Take the data below and copy exactly the lines starting at the one with "sky130_fd_sc_hd__ha_1: 3 / 19" and finishing at the one with "94 | 0.0546 |", both included.

Data to examine:
*** Block opens ***
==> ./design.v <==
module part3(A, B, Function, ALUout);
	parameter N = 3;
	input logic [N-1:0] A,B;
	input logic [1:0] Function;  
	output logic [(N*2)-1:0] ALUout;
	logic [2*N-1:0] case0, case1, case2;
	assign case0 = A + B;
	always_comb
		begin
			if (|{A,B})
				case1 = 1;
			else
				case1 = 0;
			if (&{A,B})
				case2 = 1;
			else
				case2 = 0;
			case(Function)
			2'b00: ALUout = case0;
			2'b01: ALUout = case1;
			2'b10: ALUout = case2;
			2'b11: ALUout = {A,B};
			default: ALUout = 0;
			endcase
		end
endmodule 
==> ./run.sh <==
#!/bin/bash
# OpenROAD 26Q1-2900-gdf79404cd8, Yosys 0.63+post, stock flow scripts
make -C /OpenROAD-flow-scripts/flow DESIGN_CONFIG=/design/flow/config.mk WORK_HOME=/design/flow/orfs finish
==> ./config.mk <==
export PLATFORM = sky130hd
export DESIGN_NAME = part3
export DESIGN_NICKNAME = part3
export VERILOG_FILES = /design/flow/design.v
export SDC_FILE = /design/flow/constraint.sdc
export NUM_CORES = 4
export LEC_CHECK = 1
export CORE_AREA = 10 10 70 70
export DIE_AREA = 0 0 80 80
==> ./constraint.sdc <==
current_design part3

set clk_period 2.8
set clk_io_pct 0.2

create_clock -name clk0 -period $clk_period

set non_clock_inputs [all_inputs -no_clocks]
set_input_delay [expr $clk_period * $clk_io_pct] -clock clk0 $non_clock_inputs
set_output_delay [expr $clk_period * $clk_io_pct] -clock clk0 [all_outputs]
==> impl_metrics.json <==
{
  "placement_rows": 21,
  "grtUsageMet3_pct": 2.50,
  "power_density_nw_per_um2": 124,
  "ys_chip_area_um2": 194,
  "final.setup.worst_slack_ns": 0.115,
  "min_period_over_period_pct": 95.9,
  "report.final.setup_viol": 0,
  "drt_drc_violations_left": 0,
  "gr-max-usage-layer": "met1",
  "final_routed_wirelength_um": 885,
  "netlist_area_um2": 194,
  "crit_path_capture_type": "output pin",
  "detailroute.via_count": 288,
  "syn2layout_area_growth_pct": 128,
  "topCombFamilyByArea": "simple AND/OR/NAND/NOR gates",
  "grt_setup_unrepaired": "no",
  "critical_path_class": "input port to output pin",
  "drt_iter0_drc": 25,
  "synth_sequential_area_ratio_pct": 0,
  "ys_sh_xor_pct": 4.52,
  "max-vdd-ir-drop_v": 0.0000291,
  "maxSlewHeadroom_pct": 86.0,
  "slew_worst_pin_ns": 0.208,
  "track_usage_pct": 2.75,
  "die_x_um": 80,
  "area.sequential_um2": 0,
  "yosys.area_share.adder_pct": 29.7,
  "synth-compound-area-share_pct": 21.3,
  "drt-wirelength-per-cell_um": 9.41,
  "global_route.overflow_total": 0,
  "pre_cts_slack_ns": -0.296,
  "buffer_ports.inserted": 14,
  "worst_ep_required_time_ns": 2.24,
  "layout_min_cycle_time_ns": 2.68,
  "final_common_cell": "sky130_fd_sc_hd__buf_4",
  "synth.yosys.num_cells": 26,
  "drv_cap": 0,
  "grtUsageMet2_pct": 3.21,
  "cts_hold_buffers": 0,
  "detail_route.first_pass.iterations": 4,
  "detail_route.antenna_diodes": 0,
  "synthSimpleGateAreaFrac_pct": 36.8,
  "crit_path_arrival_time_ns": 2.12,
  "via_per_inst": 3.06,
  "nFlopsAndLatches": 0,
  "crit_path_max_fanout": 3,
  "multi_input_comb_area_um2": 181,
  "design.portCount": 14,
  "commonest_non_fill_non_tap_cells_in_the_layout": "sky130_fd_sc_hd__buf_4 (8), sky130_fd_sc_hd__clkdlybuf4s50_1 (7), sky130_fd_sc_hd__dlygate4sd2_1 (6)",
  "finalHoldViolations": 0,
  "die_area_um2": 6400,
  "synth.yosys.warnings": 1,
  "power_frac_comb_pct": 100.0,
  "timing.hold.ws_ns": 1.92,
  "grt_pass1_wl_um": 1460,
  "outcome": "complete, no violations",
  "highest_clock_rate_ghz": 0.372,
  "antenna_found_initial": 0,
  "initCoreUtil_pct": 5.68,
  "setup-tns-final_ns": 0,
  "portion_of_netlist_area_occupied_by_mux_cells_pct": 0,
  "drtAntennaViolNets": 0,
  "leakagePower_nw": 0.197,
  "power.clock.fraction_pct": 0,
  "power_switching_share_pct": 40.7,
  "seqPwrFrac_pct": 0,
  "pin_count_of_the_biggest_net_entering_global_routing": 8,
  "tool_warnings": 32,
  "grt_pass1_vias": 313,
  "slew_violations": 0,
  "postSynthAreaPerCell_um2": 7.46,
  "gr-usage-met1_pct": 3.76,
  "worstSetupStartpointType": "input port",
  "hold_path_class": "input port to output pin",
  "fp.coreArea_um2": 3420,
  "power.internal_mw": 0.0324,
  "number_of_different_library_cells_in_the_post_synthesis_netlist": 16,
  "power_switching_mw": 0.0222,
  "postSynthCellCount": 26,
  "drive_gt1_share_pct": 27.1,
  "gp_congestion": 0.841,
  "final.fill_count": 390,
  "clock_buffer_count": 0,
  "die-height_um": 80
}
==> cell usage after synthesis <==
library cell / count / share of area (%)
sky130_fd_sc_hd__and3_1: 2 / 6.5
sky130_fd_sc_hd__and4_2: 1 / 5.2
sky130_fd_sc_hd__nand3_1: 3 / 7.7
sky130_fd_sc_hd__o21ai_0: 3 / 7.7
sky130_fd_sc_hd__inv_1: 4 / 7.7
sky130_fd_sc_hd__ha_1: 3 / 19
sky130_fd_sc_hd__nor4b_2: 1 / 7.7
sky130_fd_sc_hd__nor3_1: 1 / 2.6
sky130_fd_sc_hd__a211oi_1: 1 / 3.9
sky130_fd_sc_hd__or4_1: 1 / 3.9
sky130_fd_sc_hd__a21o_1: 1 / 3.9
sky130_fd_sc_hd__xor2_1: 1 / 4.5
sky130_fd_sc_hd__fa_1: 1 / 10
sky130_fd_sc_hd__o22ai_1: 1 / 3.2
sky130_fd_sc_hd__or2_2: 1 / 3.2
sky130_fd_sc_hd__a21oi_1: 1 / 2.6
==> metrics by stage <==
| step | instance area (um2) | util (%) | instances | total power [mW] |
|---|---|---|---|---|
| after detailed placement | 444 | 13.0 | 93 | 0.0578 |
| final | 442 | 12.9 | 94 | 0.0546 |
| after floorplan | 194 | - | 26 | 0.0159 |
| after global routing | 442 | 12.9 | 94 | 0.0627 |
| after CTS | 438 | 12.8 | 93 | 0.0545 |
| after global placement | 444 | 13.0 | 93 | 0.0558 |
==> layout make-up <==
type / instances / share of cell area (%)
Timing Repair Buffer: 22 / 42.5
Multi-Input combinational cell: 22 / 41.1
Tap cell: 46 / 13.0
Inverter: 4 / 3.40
*** Block closes ***
*** Block opens ***
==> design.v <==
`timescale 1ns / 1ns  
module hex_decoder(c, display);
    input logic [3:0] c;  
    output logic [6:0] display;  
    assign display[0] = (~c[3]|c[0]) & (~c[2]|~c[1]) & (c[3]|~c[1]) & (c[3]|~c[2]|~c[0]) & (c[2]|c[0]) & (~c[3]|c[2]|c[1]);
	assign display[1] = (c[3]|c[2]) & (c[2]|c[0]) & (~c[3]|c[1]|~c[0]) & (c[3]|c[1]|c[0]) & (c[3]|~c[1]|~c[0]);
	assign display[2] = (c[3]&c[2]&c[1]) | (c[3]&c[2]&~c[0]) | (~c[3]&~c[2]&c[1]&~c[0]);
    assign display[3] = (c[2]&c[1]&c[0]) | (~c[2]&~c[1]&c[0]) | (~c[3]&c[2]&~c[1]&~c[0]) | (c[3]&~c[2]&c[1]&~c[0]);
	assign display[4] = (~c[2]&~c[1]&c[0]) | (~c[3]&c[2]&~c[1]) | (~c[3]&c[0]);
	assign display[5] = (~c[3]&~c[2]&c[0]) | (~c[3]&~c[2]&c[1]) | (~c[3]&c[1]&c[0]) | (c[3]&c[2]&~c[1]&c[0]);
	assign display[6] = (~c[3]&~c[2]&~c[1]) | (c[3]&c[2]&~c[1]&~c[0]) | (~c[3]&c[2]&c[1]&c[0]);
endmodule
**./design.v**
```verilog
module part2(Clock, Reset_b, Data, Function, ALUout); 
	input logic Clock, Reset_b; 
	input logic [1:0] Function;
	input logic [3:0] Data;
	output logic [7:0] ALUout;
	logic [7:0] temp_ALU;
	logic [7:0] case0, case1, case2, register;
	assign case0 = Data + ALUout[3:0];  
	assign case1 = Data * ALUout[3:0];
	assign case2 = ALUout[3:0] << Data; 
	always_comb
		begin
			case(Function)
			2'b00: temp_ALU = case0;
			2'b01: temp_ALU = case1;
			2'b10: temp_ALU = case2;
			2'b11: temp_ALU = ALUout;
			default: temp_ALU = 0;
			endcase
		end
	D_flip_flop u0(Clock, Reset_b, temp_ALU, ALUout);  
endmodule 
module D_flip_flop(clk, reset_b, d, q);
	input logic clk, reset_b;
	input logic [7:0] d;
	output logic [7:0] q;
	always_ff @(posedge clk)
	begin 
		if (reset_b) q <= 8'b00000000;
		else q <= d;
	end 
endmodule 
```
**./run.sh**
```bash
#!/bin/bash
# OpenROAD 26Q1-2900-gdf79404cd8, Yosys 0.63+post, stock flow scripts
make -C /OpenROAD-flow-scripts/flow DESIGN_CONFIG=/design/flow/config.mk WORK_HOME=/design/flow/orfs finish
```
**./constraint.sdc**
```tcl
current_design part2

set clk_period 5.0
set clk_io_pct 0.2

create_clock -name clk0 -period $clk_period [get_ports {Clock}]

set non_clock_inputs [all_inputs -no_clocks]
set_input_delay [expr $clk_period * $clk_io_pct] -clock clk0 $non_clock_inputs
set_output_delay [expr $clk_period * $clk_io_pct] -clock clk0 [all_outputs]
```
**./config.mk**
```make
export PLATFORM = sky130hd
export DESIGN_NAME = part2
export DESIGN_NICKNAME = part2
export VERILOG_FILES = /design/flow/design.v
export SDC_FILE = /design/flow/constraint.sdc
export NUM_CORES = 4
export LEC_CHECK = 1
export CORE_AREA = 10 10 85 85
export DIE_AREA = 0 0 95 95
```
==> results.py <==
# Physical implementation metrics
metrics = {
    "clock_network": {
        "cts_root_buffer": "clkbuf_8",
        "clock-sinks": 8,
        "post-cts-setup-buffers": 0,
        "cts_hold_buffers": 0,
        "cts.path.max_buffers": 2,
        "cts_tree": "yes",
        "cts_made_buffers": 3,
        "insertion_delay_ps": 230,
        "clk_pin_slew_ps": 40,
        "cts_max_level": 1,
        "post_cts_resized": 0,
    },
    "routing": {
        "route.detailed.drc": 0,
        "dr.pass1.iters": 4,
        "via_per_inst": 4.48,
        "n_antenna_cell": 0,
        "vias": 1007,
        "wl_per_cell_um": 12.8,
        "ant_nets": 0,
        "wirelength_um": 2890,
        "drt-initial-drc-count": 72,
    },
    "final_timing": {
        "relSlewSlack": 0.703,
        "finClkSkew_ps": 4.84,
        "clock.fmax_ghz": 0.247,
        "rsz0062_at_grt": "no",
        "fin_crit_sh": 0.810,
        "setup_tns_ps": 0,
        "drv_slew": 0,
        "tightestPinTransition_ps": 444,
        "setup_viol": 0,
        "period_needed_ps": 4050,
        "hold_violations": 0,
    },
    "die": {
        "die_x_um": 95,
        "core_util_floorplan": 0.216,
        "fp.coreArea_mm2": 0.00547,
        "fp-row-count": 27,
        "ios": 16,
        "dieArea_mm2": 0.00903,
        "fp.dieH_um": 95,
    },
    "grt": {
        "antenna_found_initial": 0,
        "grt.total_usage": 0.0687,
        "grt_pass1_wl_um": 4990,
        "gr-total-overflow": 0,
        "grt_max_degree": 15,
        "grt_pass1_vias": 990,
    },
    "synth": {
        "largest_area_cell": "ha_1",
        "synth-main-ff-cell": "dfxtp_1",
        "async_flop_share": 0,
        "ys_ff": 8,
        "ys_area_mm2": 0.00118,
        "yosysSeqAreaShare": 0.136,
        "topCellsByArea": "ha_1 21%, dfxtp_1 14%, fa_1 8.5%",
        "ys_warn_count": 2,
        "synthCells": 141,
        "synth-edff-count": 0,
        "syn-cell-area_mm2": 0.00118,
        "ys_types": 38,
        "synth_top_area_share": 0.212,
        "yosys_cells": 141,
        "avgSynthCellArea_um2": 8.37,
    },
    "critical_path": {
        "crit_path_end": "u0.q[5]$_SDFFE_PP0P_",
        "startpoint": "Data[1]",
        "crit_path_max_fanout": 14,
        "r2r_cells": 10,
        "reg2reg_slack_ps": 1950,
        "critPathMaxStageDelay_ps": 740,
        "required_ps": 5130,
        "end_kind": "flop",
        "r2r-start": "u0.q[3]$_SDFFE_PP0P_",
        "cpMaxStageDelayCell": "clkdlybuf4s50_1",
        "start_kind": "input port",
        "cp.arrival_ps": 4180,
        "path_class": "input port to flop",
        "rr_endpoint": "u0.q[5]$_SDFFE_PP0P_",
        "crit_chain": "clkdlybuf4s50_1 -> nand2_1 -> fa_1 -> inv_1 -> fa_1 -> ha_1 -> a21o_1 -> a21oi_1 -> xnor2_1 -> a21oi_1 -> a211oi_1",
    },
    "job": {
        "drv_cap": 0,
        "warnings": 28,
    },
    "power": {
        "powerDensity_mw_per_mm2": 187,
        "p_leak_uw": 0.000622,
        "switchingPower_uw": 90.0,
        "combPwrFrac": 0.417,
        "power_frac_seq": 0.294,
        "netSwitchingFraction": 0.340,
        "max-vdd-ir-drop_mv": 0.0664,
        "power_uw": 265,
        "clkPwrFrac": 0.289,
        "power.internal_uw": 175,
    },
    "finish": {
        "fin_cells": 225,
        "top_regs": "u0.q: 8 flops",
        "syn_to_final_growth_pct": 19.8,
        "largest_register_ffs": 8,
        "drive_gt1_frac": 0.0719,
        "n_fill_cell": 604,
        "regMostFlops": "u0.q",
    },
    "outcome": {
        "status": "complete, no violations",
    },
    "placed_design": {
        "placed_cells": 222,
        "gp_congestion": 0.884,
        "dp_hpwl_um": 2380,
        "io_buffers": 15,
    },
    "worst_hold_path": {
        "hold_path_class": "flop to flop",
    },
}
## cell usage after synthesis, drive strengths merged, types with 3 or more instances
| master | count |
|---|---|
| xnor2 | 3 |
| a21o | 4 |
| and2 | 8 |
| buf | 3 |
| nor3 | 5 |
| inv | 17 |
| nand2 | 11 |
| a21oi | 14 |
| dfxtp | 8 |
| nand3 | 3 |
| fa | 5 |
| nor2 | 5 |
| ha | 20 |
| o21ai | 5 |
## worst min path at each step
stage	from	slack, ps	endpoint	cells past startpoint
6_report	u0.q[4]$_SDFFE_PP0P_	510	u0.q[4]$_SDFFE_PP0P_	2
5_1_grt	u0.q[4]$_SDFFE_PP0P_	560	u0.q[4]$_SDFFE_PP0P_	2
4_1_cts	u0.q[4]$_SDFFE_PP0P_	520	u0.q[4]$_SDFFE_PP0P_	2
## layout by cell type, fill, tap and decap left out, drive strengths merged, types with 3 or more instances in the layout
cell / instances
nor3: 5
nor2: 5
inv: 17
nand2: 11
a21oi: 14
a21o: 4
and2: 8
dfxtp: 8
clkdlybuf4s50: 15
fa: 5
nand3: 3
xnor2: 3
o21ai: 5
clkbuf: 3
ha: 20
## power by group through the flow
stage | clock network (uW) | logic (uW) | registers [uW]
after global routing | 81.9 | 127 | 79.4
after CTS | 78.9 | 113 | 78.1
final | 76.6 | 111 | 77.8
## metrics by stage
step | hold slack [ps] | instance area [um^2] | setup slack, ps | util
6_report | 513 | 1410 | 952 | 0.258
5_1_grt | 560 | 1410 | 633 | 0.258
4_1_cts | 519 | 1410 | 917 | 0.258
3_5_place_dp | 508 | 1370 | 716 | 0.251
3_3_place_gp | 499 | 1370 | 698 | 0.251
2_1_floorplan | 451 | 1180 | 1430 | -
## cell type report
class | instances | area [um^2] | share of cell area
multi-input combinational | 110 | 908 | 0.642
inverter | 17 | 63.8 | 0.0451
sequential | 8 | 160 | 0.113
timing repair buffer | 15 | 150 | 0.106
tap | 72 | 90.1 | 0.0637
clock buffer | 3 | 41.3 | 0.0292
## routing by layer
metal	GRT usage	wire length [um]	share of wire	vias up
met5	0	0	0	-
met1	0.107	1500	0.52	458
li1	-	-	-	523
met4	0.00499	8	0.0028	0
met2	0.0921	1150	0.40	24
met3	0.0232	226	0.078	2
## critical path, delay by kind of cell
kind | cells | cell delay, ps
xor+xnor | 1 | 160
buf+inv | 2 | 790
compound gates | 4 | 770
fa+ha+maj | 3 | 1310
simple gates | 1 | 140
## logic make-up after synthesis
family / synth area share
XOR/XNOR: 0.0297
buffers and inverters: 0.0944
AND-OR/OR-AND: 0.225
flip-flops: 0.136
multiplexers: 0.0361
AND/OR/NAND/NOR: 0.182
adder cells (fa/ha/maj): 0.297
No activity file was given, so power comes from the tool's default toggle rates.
*** Block closes ***
*** Block opens ***
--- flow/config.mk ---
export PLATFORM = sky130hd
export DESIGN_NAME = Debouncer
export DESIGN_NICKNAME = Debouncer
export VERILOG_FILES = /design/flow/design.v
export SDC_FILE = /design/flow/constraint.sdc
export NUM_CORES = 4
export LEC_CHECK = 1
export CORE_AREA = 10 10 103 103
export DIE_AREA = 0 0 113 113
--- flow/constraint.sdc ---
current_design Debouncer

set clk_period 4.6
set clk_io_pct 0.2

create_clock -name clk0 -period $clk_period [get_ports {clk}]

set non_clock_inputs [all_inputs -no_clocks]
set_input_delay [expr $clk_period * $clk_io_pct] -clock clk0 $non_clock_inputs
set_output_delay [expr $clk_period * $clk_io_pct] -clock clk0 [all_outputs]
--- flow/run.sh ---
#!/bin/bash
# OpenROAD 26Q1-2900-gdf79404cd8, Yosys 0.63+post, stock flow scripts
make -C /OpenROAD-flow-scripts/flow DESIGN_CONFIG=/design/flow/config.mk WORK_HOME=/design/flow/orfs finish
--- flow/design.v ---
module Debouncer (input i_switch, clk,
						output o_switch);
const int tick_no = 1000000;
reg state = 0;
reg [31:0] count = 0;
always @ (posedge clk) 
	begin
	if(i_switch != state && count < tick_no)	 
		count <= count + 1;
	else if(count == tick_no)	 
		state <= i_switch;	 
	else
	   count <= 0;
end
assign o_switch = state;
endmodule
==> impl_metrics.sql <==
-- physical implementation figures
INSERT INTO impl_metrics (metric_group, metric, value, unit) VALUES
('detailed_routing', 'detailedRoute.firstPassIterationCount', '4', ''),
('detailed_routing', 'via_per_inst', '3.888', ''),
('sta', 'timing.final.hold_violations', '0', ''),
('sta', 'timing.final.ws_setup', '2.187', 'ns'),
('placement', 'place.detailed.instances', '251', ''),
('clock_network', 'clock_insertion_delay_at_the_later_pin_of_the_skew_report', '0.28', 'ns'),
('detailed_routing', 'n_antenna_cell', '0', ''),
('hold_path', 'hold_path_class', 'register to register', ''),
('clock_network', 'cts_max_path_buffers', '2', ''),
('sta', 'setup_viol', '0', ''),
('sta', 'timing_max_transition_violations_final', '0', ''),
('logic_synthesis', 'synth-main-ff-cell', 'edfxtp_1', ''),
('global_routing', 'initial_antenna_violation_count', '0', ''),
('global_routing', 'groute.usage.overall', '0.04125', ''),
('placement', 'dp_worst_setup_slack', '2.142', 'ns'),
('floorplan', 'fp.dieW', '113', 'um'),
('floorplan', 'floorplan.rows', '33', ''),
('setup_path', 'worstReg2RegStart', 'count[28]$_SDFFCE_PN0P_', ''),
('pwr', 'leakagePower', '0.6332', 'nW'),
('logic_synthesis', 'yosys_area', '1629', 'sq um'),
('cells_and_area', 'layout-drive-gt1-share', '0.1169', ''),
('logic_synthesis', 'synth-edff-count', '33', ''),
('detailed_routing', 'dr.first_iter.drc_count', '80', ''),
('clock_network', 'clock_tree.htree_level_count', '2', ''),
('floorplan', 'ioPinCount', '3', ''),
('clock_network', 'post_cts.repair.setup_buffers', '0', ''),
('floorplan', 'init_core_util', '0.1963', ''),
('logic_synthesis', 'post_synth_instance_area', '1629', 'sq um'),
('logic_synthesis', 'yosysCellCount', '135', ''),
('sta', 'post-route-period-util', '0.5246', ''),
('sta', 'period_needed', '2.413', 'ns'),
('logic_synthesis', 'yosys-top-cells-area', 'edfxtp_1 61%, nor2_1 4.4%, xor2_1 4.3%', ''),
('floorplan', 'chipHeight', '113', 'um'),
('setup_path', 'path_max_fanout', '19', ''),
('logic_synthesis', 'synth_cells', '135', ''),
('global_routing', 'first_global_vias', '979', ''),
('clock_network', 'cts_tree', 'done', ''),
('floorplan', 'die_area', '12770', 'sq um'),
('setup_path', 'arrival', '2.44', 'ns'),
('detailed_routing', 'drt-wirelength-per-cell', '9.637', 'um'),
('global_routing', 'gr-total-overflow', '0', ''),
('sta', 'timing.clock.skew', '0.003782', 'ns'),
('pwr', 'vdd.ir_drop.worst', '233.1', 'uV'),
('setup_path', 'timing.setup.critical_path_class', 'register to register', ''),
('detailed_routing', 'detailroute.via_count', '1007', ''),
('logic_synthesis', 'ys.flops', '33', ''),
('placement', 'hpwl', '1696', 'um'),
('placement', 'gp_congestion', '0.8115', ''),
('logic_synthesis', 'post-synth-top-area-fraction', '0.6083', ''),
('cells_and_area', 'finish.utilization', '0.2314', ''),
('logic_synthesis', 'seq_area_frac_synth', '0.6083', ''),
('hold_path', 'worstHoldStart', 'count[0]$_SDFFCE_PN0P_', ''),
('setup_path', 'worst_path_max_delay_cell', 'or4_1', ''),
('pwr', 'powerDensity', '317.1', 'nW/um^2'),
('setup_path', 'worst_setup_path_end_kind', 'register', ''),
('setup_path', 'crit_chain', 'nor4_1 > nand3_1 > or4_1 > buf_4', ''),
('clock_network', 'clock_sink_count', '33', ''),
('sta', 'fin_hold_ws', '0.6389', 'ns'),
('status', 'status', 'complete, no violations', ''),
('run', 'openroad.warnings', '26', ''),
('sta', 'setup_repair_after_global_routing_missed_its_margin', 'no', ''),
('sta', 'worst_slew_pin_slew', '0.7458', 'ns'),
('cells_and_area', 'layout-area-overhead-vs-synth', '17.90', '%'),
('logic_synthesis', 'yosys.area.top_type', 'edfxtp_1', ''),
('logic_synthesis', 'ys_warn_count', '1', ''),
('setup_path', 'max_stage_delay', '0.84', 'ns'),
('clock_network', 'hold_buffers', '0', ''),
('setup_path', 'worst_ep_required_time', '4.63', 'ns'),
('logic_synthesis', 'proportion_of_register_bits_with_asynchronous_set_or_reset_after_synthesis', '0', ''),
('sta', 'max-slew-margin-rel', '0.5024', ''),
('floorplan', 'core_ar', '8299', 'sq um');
*** Block closes ***
Output for this task:
sky130_fd_sc_hd__ha_1: 3 / 19
sky130_fd_sc_hd__nor4b_2: 1 / 7.7
sky130_fd_sc_hd__nor3_1: 1 / 2.6
sky130_fd_sc_hd__a211oi_1: 1 / 3.9
sky130_fd_sc_hd__or4_1: 1 / 3.9
sky130_fd_sc_hd__a21o_1: 1 / 3.9
sky130_fd_sc_hd__xor2_1: 1 / 4.5
sky130_fd_sc_hd__fa_1: 1 / 10
sky130_fd_sc_hd__o22ai_1: 1 / 3.2
sky130_fd_sc_hd__or2_2: 1 / 3.2
sky130_fd_sc_hd__a21oi_1: 1 / 2.6
==> metrics by stage <==
| step | instance area (um2) | util (%) | instances | total power [mW] |
|---|---|---|---|---|
| after detailed placement | 444 | 13.0 | 93 | 0.0578 |
| final | 442 | 12.9 | 94 | 0.0546 |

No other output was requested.